# Cyclic squaring

Find a complex number $$a$$, which satisfies the following conditions:

1. If you square $$a$$, you get a different complex number $$b$$.
2. If you square $$b$$, you get a complex number $$c$$, which is different from $$a$$ and $$b$$.
3. If you square $$c$$, you get $$a$$.
It turns out that there is more than one solution for $$a$$. What is the sum of all possible solutions?
There is a "puzzling"-like solution, which doesn't require a computer.
• This was asked as a Riddler question on 538. Jun 23 at 16:49
• @ParclyTaxel You're right – I wasn't aware of this question. But this question goes one step further by asking for the sum of the solutions, which gives a smoother solution than $a$ itself. Jun 23 at 16:58

For the source of this problem see the comment on the question. Anyway

we have $$a=c^2=b^4=a^8$$, so (since $$a=0$$ and $$a=1$$ can be quickly ruled out) $$a^7=1$$, i.e. $$a$$ is a non-trivial seventh root of unity. There are six possible solutions for $$a$$$$e^{2ik\pi/7}$$ for $$1\le k\le6$$ – and their sum is $$-1$$ as can be seen by noting that all seven roots form a regular heptagon in the complex plane (and must therefore sum to $$0$$), one of which is $$1$$.

• A simple way to reach the final solution without plotting is to realise that the roots form a regular heptagon centred on the origin. Jun 23 at 16:56
• @hexomino I know this in my head, as Maths Stack extraordinaire. Jun 23 at 16:59
• You can alternatively use their polynomial that they are roots of (so bypassing roots of unity idea) combined with Vieta's relations to find their sum. Jun 24 at 0:14
• @TheBestMagician Vieta is overkill here as we know the solutions are x,x^2,x^3,...,x^6 and the cyclotomic poly is 1+x+x^2+x^3+...+x^6 from which the desired sum can be read oiff directly.
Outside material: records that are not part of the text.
===== src/rtl/alu_core.sv =====
// ============================================================================
//  Module      : alu_core
//  Description : Registered accumulator ALU. It combines A with B (R-type) or
//                with I (I-type) and registers the result and a branch flag.
//                The optional flag outputs are enabled by defining ALU_FLAGS_EN.
//  Revision    : 1.0 - initial release
// ============================================================================
`default_nettype none

module alu_core #(
    parameter int WIDTH = 8
) (
    input  logic             Clk,
    input  logic             ResetN,
    input  logic             En,
    input  logic [WIDTH-1:0] AccumulatorIn,
    input  logic [WIDTH-1:0] OperandIn,
    input  logic [WIDTH-1:0] ImmediateIn,
    input  logic             Type,
    input  logic [3:0]       RTypeOP,
    input  logic [2:0]       ITypeOP,
    output logic [WIDTH-1:0] Out,
    output logic             Branch
`ifdef ALU_FLAGS_EN
    ,
    output logic             Zero,
    output logic             Negative,
    output logic             Carry
`endif
);

    localparam logic [WIDTH-1:0] c_one = {{(WIDTH-1){1'b0}}, 1'b1};

    logic [WIDTH-1:0] w_a;
    logic [WIDTH-1:0] w_b;
    logic [WIDTH-1:0] w_i;
    logic [WIDTH-1:0] w_result;
    logic             w_branch;
    logic [WIDTH:0]   w_sum_b;
    logic [WIDTH:0]   w_sum_i;

    assign w_a     = AccumulatorIn;
    assign w_b     = OperandIn;
    assign w_i     = ImmediateIn;
    assign w_sum_b = {1'b0, w_a} + {1'b0, w_b};
    assign w_sum_i = {1'b0, w_a} + {1'b0, w_i};

    always_comb begin
        w_result = w_a;
        w_branch = 1'b0;
        if (Type) begin
            case (RTypeOP)
                4'd0:    w_result = w_b;
                4'd1:    w_result = w_a & w_b;
                4'd2:    w_result = w_a | w_b;
                4'd3:    w_result = w_a ^ w_b;
                4'd4:    w_result = w_sum_b[WIDTH-1:0];
                4'd5:    w_result = w_a - w_b;
                4'd6:    w_result = w_a << w_b[2:0];
                4'd7:    w_result = w_a >> w_b[2:0];
                4'd8:    w_result = $signed(w_a) >>> w_b[2:0];
                4'd9:    w_result = ~w_a;
                4'd10:   w_result = ($signed(w_a) < $signed(w_b)) ? c_one : '0;
                4'd11:   w_result = (w_a < w_b) ? c_one : '0;
                4'd12:   w_branch = (w_a == w_b);
                4'd13:   w_branch = (w_a != w_b);
                4'd14:   w_branch = ($signed(w_a) < $signed(w_b));
                default: w_result = w_a;
            endcase
        end else begin
            case (ITypeOP)
                3'd0:    w_result = w_i;
                3'd1:    w_result = w_sum_i[WIDTH-1:0];
                3'd2:    w_result = w_a & w_i;
                3'd3:    w_result = w_a | w_i;
                3'd4:    w_result = w_a ^ w_i;
                3'd5:    w_result = w_a << w_i[2:0];
                3'd6:    w_result = w_a >> w_i[2:0];
                default: w_branch = (w_a == w_i);
            endcase
        end
    end

    always_ff @(posedge Clk or negedge ResetN) begin
        if (!ResetN) begin
            Out    <= '0;
            Branch <= 1'b0;
        end else if (En) begin
            Out    <= w_result;
            Branch <= w_branch;
        end
    end

`ifdef ALU_FLAGS_EN
    logic w_carry;

    // Carry is the adder carry-out for ADD/ADDI and the inverted borrow for SUB.
    always_comb begin
        w_carry = 1'b0;
        if (Type) begin
            if (RTypeOP == 4'd4)
                w_carry = w_sum_b[WIDTH];
            else if (RTypeOP == 4'd5)
                w_carry = (w_a >= w_b);
        end else if (ITypeOP == 3'd1) begin
            w_carry = w_sum_i[WIDTH];
        end
    end

    always_ff @(posedge Clk or negedge ResetN) begin
        if (!ResetN) begin
            Zero     <= 1'b0;
            Negative <= 1'b0;
            Carry    <= 1'b0;
        end else if (En) begin
            Zero     <= (w_result == '0);
            Negative <= w_result[WIDTH-1];
            Carry    <= w_carry;
        end
    end
`endif

endmodule

`default_nettype wire


===== config.mk =====
export PLATFORM = sky130hd
export DESIGN_NAME = alu_core
export DESIGN_NICKNAME = d
export VERILOG_FILES = /design/src/rtl/alu_core.sv
export SDC_FILE = /design/constraint.sdc
export NUM_CORES = 1
export LEC_CHECK = 0
export CAP_MARGIN = 10
export CORE_UTILIZATION = 49
export CTS_BUF_LIST = sky130_fd_sc_hd__clkbuf_16
export DETAILED_ROUTE_END_ITERATION = 6
export MAX_ROUTING_LAYER = met4
export PLACE_DENSITY = 0.71
export SYNTH_ARGS = -nofsm -noshare
export SYNTH_HDL_FRONTEND = slang
export SYNTH_SLANG_ARGS = --single-unit

===== constraint.sdc =====
create_clock -name Clk -period 1.13 [get_ports Clk]
set_clock_uncertainty 0.05 [all_clocks]
set_input_delay 0.226 -clock Clk [delete_from_list [all_inputs] [get_ports Clk]]
set_output_delay 0.226 -clock Clk [all_outputs]
set_load 0.02 [all_outputs]

==> flow_summary.rst, run 1 <==
.. list-table::
   :header-rows: 1

   * - Metric
     - Value
   * - Finished layout cell area
     - between 6000 and 7000 um^2
   * - DRC violation total after the first TritonRoute iteration
     - about 800
   * - Synth Net Count
     - between 500 and 600
   * - Final RePlAce weighted congestion
     - just over 1
   * - Syn Area/Cell
     - 7.40 um^2
   * - Final hold violation count
     - 0
   * - Average detailed-routed wire length per instance
     - ~24 um
   * - Core Box Area
     - about 7300 um^2
   * - Max-capacitance violation count
     - 0
   * - Class of the tightest hold or removal check
     - input pin to asynchronous set/reset pin
   * - Clock slew at reported path FFs
     - around 0.040 ns
   * - Setup tns final
     - -7.59 ns
   * - Cell chosen for the clock root
     - clkbuf_16
   * - Worst ir drop on vdd
     - about 0.52 mV
   * - H-tree lvl count
     - 1
   * - Post-Route Hold Slack
     - around 0.3 ns
   * - Clock sink count
     - 9
   * - Top achievable clock speed
     - roughly 460 MHz
   * - CP startpoint kind
     - input pin
   * - Total Routed Length
     - approximately 20,000 um
   * - Remaining design rule violation count
     - 2
   * - First-pass GRT wire length
     - about 26,000 um
   * - Net count of the finished layout
     - 815
   * - Total setup violations reported at the end of the flow
     - 9
   * - Area delta synth->final
     - 73.7%
   * - Area of the mapped netlist
     - around 3800 um^2
   * - Seq/Total Area, Yosys
     - 0.0599
   * - Async S/R FF share, synth
     - 1.00
   * - Most common flop cell mapped by yosys
     - dfrtp_1
   * - Drt pass-1 iters
     - 7
   * - Detail-routed via count per cell
     - just under 7
   * - Leakage dissipation
     - 2.97 nW
   * - Remaining antenna violation count after routing
     - 0
   * - HPWL after DPL
     - around 13,000 um
   * - Ratio of final minimum period to clock period
     - 1.91
   * - Post-synthesis sequential element count
     - 9
   * - Data arrival time of the critical path
     - between 2 and 2.5 ns
   * - Port Buffers
     - between 40 and 50
   * - Maximum number of pins on one net before global-route repair
     - 18
   * - Total of hold buffers inserted after clock tree synthesis
     - 0
   * - Worst endpoint required time
     - 1.17 ns
   * - Number of non-filler instances in the completed layout
     - 832
   * - Kind of critical path
     - input pin to register
   * - Sum of overflow across all layers after global routing
     - 0
   * - Max-slew headroom
     - 0.517
   * - Cell variety after synth
     - 63
   * - Actual transition at the worst max-transition pin
     - 0.719 ns
   * - Layout filler cell count
     - between 300 and 400
   * - Ports
     - 44
   * - Final-report max-slew violation count
     - 0
   * - Highest fanout seen on the critical path
     - 3
   * - Type of element capturing the critical path
     - register
   * - Post-place instance area
     - between 5000 and 6000 um^2
   * - Run status
     - finished, violations left
   * - Violated checks
     - design-rule violations, negative setup slack
   * - Synthesized netlist cell count
     - between 500 and 600
   * - Count of flip-flops with a built-in enable after synthesis
     - 0
   * - Fraction of final layout cells with drive strength greater than 1
     - 0.500
   * - Via count of the first global-routing pass
     - 5,089
   * - Row count
     - 31
   * - Floorplan die width
     - about 90 um
   * - Die Footprint
     - between 8000 and 9000 um^2
   * - Power density relative to cell area
     - 634 nW/um^2
   * - Setup repair after global routing missed its margin
     - yes
   * - Min Clock Period, post-route
     - 2.16 ns
   * - Global router's overall resource usage
     - 0.451
   * - Clock tree from TritonCTS
     - done
   * - Vias after detailed routing
     - approximately 5,700
   * - Placed Cells
     - between 800 and 900
   * - Number of buffers on the longest clock path
     - 2
   * - Worst-Skew Late Latency
     - 0.24 ns
   * - Initial core utilization
     - 0.513
   * - Antenna violations before repair
     - 1
   * - Worst Setup Slack, final
     - -1.03 ns
   * - Number of warnings printed during yosys synthesis
     - 0
   * - TritonCTS buffer count
     - 3
   * - Die boundary height
     - 89.6 um
## placed cells by master, fill, tap and decap left out, drive strengths merged, types with 5 or more instances in the layout
cell type / count
mux2i: 24
nand2b: 6
inv: 38
nor2: 47
and3: 5
o211ai: 5
a21oi: 34
o21ai: 44
a22oi: 5
mux4: 18
nor2b: 7
nand2: 50
xnor2: 5
ha: 44
dfrtp: 9
buf: 234
a211oi: 8
dlygate4sd2: 11
nor3: 14
a221oi: 12
o221ai: 11
xor2: 5
clkdlybuf4s50: 8
nand3: 7
nor4: 5
a31oi: 8
o22ai: 7
## worst paths after layout
| check | slack (ns) | depth (start not counted) | endpoint | from |
|---|---|---|---|---|
| worst max register to register | -0.03 | 3 | Out[3] | Out[3] |
| worst min-delay path | 0.30 | 1 | Out[7] | ResetN |
| min in group Clk | 0.51 | 5 | Out[1] | AccumulatorIn[1] |
| max in group asynchronous | 0.34 | 1 | Out[3] | ResetN |
| worst min register to register | 0.52 | 2 | Out[4] | Out[4] |
| worst max-delay path | -1.03 | 10 | Out[6] | AccumulatorIn[0] |
## timing repair
item / 4_1_cts / 5_1_grt
gates resized for setup: 170 / 56
pin swaps: 55 / 38
cloned: 2 / 0
buffers inserted: 13 / 8
setup endpoints to repair: 18 / 9
## state kept, by name, indices dropped and copies added, names as in the netlist
name	count
Out	8
Branch	1
## synth_stat cells, drive strengths merged, types with 6 or more instances
master   n  area share
nand2   50       0.050
nor2    47       0.047
ha      44        0.15
o21ai   44       0.059
inv     39       0.039
a21oi   34       0.045
mux2i   24       0.064
clkbuf  20       0.020
buf     19       0.033
mux4    18        0.11
nor3    14       0.019
a221oi  12       0.031
o221ai  11       0.026
dfrtp    9       0.060
a211oi   8       0.016
a31oi    8       0.013
nand3    7      0.0093
nor2b    7       0.012
o22ai    7       0.012
nand2b   6       0.010
## critical path: stages
cell and delay (ns):
buf_8 0.10, ha_1 0.22, fa_2 0.40, a21oi_4 0.22, o21bai_4 0.11, a31oi_2 0.22, xor2_1 0.21, o22ai_2 0.16
o221ai_2 0.16, nand3_1 0.16
## cells by family after synthesis
logic type / Yosys count / synth area share
simple gates: 156 / 0.192
xor+xnor: 10 / 0.0233
compound gates: 162 / 0.286
fa+ha+maj: 47 / 0.162
mux: 46 / 0.185
buf+inv: 78 / 0.0919
flops: 9 / 0.0599
## per-stage QoR
step | power (W) | util | worst slack (ns)
2_1_floorplan | 0.00175 | - | -0.938
3_3_place_gp | 0.00289 | 0.797 | -1.49
3_5_place_dp | 0.00296 | 0.797 | -1.55
4_1_cts | 0.00373 | 0.853 | -0.873
5_1_grt | 0.00430 | 0.891 | -1.07
6_report | 0.00414 | 0.891 | -1.03
## layout make-up
type                    count  area (um^2)  share of cell area
multi-input cells         421         3750               0.574
flip-flops and latches      9          225              0.0345
clock inverters             1         3.75            0.000575
diodes                      1         2.50            0.000383
clock buffers               3         75.1              0.0115
well taps                  99          124              0.0190
repair buffers            259         2160               0.332
inverters                  39          186              0.0286
## per-layer routing
layer / track usage / part of all wire / wire, um / vias up
met5: - / 0 / 0 / -
li1: - / - / - / 2347
met1: 0.567 / 0.36 / 7160 / 2623
met3: 0.105 / 0.14 / 2760 / 154
met4: 0.175 / 0.058 / 1140 / 0
met2: 0.700 / 0.44 / 8670 / 577
## report_power, final
group          leakage (nW)  internal, W  switching [W]
combinational          2.82      0.00147        0.00159
clock                0.0423     0.000466       0.000189
sequential            0.111     0.000374      0.0000493
Note: power is estimated with default switching activity, not from simulation.
==> run 2: changes to the inputs <==
- CORE_UTILIZATION: 49 -> 59
- PLACE_DENSITY: 0.71 -> 0.83
==> run 2 against run 1 <==
- the flow now stops in clock tree synthesis (4_1_cts)
- synthesized cell count did not move
- synthesized area stayed put
==> flow_summary.rst, run 2 <==
.. list-table::
   :header-rows: 1

   * - Metric
     - Value
   * - Place WS
     - -1.62 ns
   * - Async S/R FF share, synth
     - 1.00
   * - TritonCTS buffer count
     - 3
   * - Run status
     - stopped before the end
   * - Number of buffers on the longest clock path
     - 2
   * - Synth top area cells
     - ha_1 15%, mux4_2 10%, mux2i_1 6.4%, dfrtp_1 6.0%, o21ai_0 5.3%
   * - List of most frequent post-synthesis cells
     - 50 x nand2_1, 47 x nor2_1, 44 x ha_1
   * - Seq/Total Area, Yosys
     - 0.0599
   * - Portion of synthesized cell area occupied by the leading cell type
     - 0.146
   * - Total of hold buffers inserted after clock tree synthesis
     - 0
   * - Buffers inserted during post-CTS setup optimization
     - 19
   * - Final RePlAce weighted congestion
     - between 1 and 1.5
   * - Post-synthesis sequential element count
     - 9
   * - H-tree lvl count
     - 1
   * - Syn Area/Cell
     - roughly 7.4 um^2
   * - Stage at which the flow ended
     - clock tree synthesis (4_1_cts)
   * - Number of instances resized during post-cts repair
     - 235
   * - Synthesized netlist cell count
     - 508
   * - Count of flip-flops with a built-in enable after synthesis
     - 0
   * - Row count
     - 28
   * - Number of warnings printed during yosys synthesis
     - 0
   * - Cell variety after synth
     - between 60 and 70
   * - Error that stopped the run
     - [ERROR DPL-0038] Utilization greater than 100%, impossible to legalize
   * - HPWL after DPL
     - between 10,000 and 15,000 um
   * - Leading area contributor after synthesis
     - ha_1
   * - Initial core utilization
     - 0.624
   * - Area of the mapped netlist
     - 3760 um^2
   * - Clock sink count
     - 9
   * - Port Buffers
     - 43
   * - Die boundary height
     - between 80 and 90 um
   * - Cell chosen for the clock root
     - clkbuf_16
   * - Floorplan die width
     - between 80 and 90 um
   * - Synth Net Count
     - a little under 600
   * - Ports
     - between 40 and 50
   * - Most common flop cell mapped by yosys
     - dfrtp_1
   * - Cell with the most instances after synthesis
     - nand2_1
run 2: kinds of logic after synthesis:
group,share of synthesized area
xor+xnor,0.0233
flops,0.0599
mux,0.185
compound gates,0.286
buf+inv,0.0919
fa+ha+maj,0.162
simple gates,0.192
run 2: stage by stage:
step	setup TNS (ns)	hold WS, ns	cell area (um^2)	instances
after floorplan	-6.60	-0.120	4100	508
after global placement	-13.02	0.448	5690	767
after detailed placement	-14.37	0.460	5690	767
==> run 3: changes to the inputs <==
- CORE_UTILIZATION: 59 -> 40
- CTS_BUF_LIST: sky130_fd_sc_hd__clkbuf_16 -> unset
- MAX_ROUTING_LAYER: met4 -> unset
- PLACE_DENSITY: 0.83 -> unset
- PLACE_DENSITY_LB_ADDON: unset -> 0.15
==> run 3 against run 2 <==
- the flow now finishes, with violations (design-rule violations, negative setup slack)
==> flow_summary.rst, run 3 (synthesized netlist as in run 1, its figures left out) <==
.. list-table::
   :header-rows: 1

   * - Metric
     - Value
   * - Area used by multi-input combinational logic
     - between 3000 and 4000 um^2
   * - Min Clock Period, post-route
     - between 1.5 and 2 ns
   * - Ports
     - 44
   * - Final-report max-slew violation count
     - 0
   * - HPWL after DPL
     - between 10,000 and 15,000 um
   * - Vias after detailed routing
     - between 5,000 and 6,000
   * - Violated checks
     - design-rule violations, negative setup slack
   * - Launch point of the worst reg-to-reg path
     - Out[3]
   * - Floorplan die width
     - between 90 and 100 um
   * - H-tree lvl count
     - 1
   * - Number of cells on the worst reg-to-reg path
     - 3
   * - Detail-routed via count per cell
     - 5.98
   * - Global router's overall resource usage
     - 0.326
   * - Final hold violation count
     - 0
   * - Max-slew headroom
     - 0.670
   * - Worst-Skew Late Latency
     - between 0.2 and 0.25 ns
   * - Area delta synth->final
     - 68.9%
   * - Remaining antenna violation count after routing
     - 0
   * - TritonCTS buffer count
     - 3
   * - Run status
     - finished, violations left
   * - Actual transition at the worst max-transition pin
     - ~0.49 ns
   * - Worst Setup Slack, final
     - -0.868 ns
   * - Place WS
     - -1.58 ns
   * - Clock sink count
     - 9
   * - Max FFs per register
     - 8
   * - Average detailed-routed wire length per instance
     - ~19 um
   * - Core Box Area
     - roughly 9200 um^2
   * - DRC violation total after the first TritonRoute iteration
     - ~510
   * - Cell chosen for the clock root
     - clkbuf_8
   * - Die boundary height
     - just under 100 um
   * - Maximum number of pins on one net before global-route repair
     - 17
   * - Top achievable clock speed
     - 501 MHz
   * - Initial core utilization
     - 0.411
   * - Drt pass-1 iters
     - 7
   * - Antenna Diode Count
     - 0
   * - Placed Cells
     - slightly above 800
   * - Reg2Reg Capture Point
     - Out[3]
   * - Class of the tightest hold or removal check
     - input pin to asynchronous set/reset pin
   * - Data arrival time of the critical path
     - 2.04 ns
   * - Number of buffers on the longest clock path
     - 2
   * - Die Footprint
     - roughly 9800 um^2
   * - Total of hold buffers inserted after clock tree synthesis
     - 0
   * - Layout filler cell count
     - approximately 750
   * - Power density relative to cell area
     - ~560 nW/um^2
   * - Total Routed Length
     - around 16,000 um
   * - Type of element capturing the critical path
     - register
   * - Sum of overflow across all layers after global routing
     - 0
   * - Worst ir drop on vdd
     - roughly 0.25 mV
   * - Leakage dissipation
     - about 2.9 nW
   * - Clock slew at reported path FFs
     - approximately 0.050 ns
   * - Number of non-filler instances in the completed layout
     - 838
   * - Final RePlAce weighted congestion
     - just under 1
   * - Net count of the finished layout
     - slightly above 800
   * - Remaining design rule violation count
     - 1
   * - Ratio of final minimum period to clock period
     - 1.77
   * - Fraction of final layout cells with drive strength greater than 1
     - 0.498
   * - CP startpoint kind
     - input pin
   * - Setup repair after global routing missed its margin
     - yes
   * - Max-capacitance violation count
     - 0
   * - Leading registers by flop count
     - Out x8, Branch x1
   * - Register ranked first by flip-flop count
     - Out
   * - Highest fanout seen on the critical path
     - 3
   * - Internal reg-to-reg setup slack
     - about 0.07 ns
   * - Final Util
     - 0.694
   * - Via count of the first global-routing pass
     - between 4,000 and 5,000
   * - Clock tree from TritonCTS
     - done
   * - Sequential standard cell area
     - around 230 um^2
   * - Kind of critical path
     - input pin to register
   * - Total setup violations reported at the end of the flow
     - 9
   * - Commonest non-fill, non-tap cell in the layout
     - buf_4
   * - Row count
     - 35
   * - Worst endpoint required time
     - 1.17 ns
   * - Port Buffers
     - 43
   * - Antenna violations before repair
     - 0
   * - First-pass GRT wire length
     - approximately 25,000 um
   * - Commonest non-fill, non-tap cells in the layout
     - 190 x buf_4, 48 x nand2_1, 39 x nor2_1
## run 3: metal layers
metal | vias to the layer above | share of wire | track usage | routed length (um)
met3 | 53 | 0.062 | 0.0191 | 1010
met1 | 2359 | 0.41 | 0.403 | 6610
met5 | - | 0 | 0 | 0
met4 | 0 | 0.046 | 0.145 | 748
met2 | 262 | 0.49 | 0.582 | 7890
li1 | 2338 | - | - | -
## run 3: worst max-delay path by stage
stage,start,endpoint,slack [ns],cells past startpoint
finish,OperandIn[0],Out[4],-0.87,8
global route,OperandIn[0],Out[6],-0.95,10
CTS,AccumulatorIn[0],Out[4],-0.81,12
detailed placement,AccumulatorIn[1],Out[4],-1.58,8
global placement,AccumulatorIn[1],Out[4],-1.51,8
floorplan,AccumulatorIn[6],Out[6],-0.94,9
## run 3: what timing repair did
| item | CTS | global route |
|---|---|---|
| pin swaps | 45 | 16 |
| resized for setup | 181 | 36 |
| setup endpoints to repair | 18 | 9 |
| cloned | 2 | 0 |
| setup buffers | 22 | 5 |
## run 3: layout make-up
cell class / count / share of cell area
flip-flops and latches: 9 / 0.0355
multi-input cells: 421 / 0.586
clock buffers: 4 / 0.00710
well taps: 111 / 0.0219
inverters: 39 / 0.0282
repair buffers: 254 / 0.321
## run 3: per-stage QoR
step	instance area, um^2	hold slack [ns]	setup TNS [ns]	total power (W)
6_report	6350	0.224	-6.85	0.00357
5_1_grt	6350	0.229	-7.54	0.00377
4_1_cts	6200	0.224	-6.57	0.00344
3_5_place_dp	5780	0.481	-14.17	0.00290
3_3_place_gp	5780	0.476	-13.78	0.00286
2_1_floorplan	4100	-0.120	-6.60	0.00175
Jun 24 at 5:44

For anyone who's ever heard of roots of unity or cyclotomic polynomials this is very simple, so let's assume we haven't.

We will only use one not completely elementary tool and that is the fact that an n-th degree polynomial has n complex roots (counting multiplicities).

Substituting a for c for b in the given system of equations yields an order 8 polynomial in a, therefore there are 8 solutions (the exact number is not important; all we will use is the fact that there are more than zero and fewer than infinity solutions other than zero and one). Exactly two of those are ruled out because of a=b, viz. a=1 and a=0. We can therefore determine the sum of all nonzero solutions and then subtract 1.

Observe that if a and a' are solutions other than zero then so are 1/a and aa'. From this it follows that if we take one solution a and form the products aa1,aa2,... for all nonzero solutions ai then each solution is replaced with a different solution but the set as a whole is unchanged. It follows that the sum S must satisfy aS=S for all solutions a which is only possible if S=0; subtracting 1 we get the final answer -1.